Highlight of Business Operations:

Increase in Stock Repurchase Authorization. On July 26, 2010, we also announced that our Board of Directors increased the authorization for stock repurchases under our common stock repurchase program from $500.0 million to $600.0 million. Under our common stock repurchase program, shares may be repurchased in the open market or in privately negotiated transactions at times and amounts considered appropriate by us. To date, we have repurchased a total of 20,153,215 shares for an aggregate purchase price of $473.1 million in cash under the plan since inception. For the period January 1, 2010 through July 30, 2010, we have repurchased a total of 268,365 shares for $6.5 million in cash.

Store Revenue. Total store revenue decreased by $18.8 million, or 1.4%, to $1,372.3 million for the six months ended June 30, 2010 from $1,391.1 million for the six months ended June 30, 2009. This decrease in total store revenue was primarily the result of the November 2009 divestiture of our subsidiary engaged in the prepaid telecommunications and energy business, which contributed approximately $28.0 million in merchandise sales for the six months ended June 30, 2009.

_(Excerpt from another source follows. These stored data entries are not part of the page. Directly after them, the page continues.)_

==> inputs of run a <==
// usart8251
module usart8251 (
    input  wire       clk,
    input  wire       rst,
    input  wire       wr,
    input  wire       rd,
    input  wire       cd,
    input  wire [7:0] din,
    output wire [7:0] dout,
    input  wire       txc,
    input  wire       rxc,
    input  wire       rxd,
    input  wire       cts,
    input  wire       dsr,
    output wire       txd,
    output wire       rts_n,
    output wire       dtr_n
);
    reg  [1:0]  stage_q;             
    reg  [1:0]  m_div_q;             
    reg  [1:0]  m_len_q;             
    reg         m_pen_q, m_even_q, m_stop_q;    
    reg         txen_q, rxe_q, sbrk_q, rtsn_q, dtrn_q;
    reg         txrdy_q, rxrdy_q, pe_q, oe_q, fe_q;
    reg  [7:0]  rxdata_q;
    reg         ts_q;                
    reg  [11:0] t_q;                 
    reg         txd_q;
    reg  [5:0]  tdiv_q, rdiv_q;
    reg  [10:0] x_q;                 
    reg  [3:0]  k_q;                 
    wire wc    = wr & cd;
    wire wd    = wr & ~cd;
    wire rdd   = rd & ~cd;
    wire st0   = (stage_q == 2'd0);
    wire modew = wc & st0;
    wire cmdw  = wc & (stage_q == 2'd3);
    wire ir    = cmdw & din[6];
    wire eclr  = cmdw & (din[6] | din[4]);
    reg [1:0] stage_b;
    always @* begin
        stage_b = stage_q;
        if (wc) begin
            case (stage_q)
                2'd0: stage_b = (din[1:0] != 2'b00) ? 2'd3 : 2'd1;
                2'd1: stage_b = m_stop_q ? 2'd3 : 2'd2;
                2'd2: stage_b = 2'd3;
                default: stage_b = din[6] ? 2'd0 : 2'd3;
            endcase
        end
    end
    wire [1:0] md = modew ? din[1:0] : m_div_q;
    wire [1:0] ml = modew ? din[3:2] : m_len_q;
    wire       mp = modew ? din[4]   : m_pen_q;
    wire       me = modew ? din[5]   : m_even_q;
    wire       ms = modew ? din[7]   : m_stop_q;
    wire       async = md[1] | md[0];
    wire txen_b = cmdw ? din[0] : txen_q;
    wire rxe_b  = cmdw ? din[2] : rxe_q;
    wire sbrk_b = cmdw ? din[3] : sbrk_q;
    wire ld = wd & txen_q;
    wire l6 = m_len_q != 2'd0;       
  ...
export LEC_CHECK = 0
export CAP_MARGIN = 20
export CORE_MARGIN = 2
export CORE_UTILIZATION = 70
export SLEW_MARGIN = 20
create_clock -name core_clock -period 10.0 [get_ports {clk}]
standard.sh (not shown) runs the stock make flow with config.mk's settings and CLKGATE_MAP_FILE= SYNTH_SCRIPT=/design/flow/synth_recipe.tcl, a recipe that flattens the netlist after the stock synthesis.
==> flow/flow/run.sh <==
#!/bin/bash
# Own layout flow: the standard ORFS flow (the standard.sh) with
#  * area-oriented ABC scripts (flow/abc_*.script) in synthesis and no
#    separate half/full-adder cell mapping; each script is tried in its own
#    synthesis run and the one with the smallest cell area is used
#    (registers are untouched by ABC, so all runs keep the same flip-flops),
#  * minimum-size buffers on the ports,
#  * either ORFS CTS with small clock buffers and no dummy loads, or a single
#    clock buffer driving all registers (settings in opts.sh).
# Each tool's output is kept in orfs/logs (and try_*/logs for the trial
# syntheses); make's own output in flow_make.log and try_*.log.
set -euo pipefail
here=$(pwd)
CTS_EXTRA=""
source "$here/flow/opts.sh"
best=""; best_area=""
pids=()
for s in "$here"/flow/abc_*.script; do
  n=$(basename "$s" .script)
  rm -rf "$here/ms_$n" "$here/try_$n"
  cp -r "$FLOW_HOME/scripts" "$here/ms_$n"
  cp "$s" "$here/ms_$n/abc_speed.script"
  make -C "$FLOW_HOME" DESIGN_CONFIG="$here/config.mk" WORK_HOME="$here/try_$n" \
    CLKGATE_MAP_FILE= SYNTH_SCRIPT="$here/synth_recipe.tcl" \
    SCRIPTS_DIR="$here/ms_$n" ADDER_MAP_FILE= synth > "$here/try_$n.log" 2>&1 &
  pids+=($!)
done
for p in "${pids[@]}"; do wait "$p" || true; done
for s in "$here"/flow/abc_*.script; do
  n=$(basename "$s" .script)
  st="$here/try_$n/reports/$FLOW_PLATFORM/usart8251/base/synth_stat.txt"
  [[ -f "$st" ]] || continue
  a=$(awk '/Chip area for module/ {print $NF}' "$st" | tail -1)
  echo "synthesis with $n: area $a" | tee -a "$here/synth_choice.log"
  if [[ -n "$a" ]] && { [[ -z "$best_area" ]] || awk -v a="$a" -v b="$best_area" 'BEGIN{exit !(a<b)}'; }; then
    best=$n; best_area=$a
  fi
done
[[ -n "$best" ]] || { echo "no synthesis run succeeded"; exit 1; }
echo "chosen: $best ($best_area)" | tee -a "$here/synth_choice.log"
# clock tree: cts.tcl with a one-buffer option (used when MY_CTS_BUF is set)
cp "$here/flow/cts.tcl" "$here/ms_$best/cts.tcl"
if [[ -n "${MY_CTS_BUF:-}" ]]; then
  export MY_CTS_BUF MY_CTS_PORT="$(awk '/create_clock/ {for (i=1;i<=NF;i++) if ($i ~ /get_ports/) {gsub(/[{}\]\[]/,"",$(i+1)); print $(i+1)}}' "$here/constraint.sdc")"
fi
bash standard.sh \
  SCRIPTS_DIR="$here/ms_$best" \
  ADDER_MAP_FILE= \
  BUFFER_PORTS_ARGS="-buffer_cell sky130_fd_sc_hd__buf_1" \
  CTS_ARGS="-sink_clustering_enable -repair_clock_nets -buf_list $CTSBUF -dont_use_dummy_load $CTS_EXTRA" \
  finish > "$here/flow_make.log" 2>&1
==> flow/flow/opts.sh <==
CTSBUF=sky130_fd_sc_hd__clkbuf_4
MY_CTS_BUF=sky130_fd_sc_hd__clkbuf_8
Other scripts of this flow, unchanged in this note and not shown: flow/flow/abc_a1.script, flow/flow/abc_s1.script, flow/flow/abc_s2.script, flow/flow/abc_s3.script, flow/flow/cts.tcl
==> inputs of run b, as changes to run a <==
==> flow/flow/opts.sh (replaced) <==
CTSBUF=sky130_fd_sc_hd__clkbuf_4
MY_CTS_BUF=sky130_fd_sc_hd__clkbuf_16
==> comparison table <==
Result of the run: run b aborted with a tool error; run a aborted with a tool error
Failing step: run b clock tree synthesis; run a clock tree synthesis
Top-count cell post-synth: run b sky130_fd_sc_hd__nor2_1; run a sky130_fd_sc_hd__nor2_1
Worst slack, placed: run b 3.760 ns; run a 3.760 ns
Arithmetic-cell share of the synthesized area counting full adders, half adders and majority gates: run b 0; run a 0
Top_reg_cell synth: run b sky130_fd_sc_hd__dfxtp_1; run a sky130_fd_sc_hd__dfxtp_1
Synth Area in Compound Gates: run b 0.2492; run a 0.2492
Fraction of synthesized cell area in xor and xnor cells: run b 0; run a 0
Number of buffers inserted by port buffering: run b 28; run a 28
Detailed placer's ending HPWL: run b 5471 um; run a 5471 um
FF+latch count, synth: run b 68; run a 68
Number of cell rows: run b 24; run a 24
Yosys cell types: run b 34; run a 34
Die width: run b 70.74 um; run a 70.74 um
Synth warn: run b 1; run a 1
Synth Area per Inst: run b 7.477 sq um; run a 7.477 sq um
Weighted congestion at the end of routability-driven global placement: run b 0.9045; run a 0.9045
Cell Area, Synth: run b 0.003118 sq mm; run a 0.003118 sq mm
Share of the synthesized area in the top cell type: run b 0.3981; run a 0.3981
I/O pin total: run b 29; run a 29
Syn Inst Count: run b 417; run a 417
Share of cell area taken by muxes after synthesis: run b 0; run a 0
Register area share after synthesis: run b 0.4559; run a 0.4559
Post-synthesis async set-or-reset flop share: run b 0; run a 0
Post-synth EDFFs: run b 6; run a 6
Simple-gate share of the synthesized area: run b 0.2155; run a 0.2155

Amortization and Write-Down of Intangibles. Amortization of intangibles increased by $748,000, or 40.6%, to $2.6 million for the six months ended June 30, 2010 from $1.8 million in 2009. This increase was due to the write-down of goodwill associated with stores sold or closed in the first six months of 2010 as compared to 2009.

Store Revenue. Total store revenue decreased by $8.6 million, or 1.3%, to $663.6 million for the three months ended June 30, 2010 from $672.2 million for the three months ended June 30, 2009. This decrease in total store revenue was primarily the result of the November 2009 divestiture of our subsidiary engaged in the prepaid telecommunications and energy business, which contributed approximately $14.0 million in merchandise sales for the three months ended June 30, 2009.

We believe the cash flow generated from operations, together with amounts available under our senior credit facilities, will be sufficient to fund our liquidity requirements as discussed above (including mandatory principal payments) during the next twelve months. Our revolving credit facilities, including our $20.0 million line of credit at Intrust Bank, provide us with revolving loans in an aggregate principal amount not exceeding $370.0 million, of which $252.5 million was available at July 27, 2010. At July 27, 2010, we had $121.7 million in cash. To the extent we have available cash that is not necessary to fund the items listed above, we may declare and pay dividends on our common stock, make additional payments to service our existing debt, or repurchase additional shares of our common stock. While our operating cash flow has been strong and we expect this strength to continue, our liquidity could be negatively impacted if we do not remain as profitable as we expect.

Deferred Taxes. On February 17, 2009, President Obama signed into law the American Recovery and Reinvestment Act of 2009 (the 2009 Recovery Act) which extends the bonus depreciation provision of the 2008 Stimulus Act by continuing the bonus first-year depreciation deduction of 50% of the adjusted basis of qualified property placed in service during 2009. Accordingly, our cash flow benefited in 2009 from having a lower cash tax obligation which, in turn, provided additional cash flow from operations. We estimate our 2009 operating cash flow increased by approximately $16.0 million as a result of the 2009 Recovery Act, net of the $59.0 million reversal associated with the 2008 Stimulus Act. We estimate the remaining tax deferral associated with the 2008 Stimulus Act and the 2009 Recovery Act approximated $92.0 million at December 31, 2009, of which approximately 79%, or $72.0 million, will reverse in 2010 and the remainder will reverse between 2011 and 2012.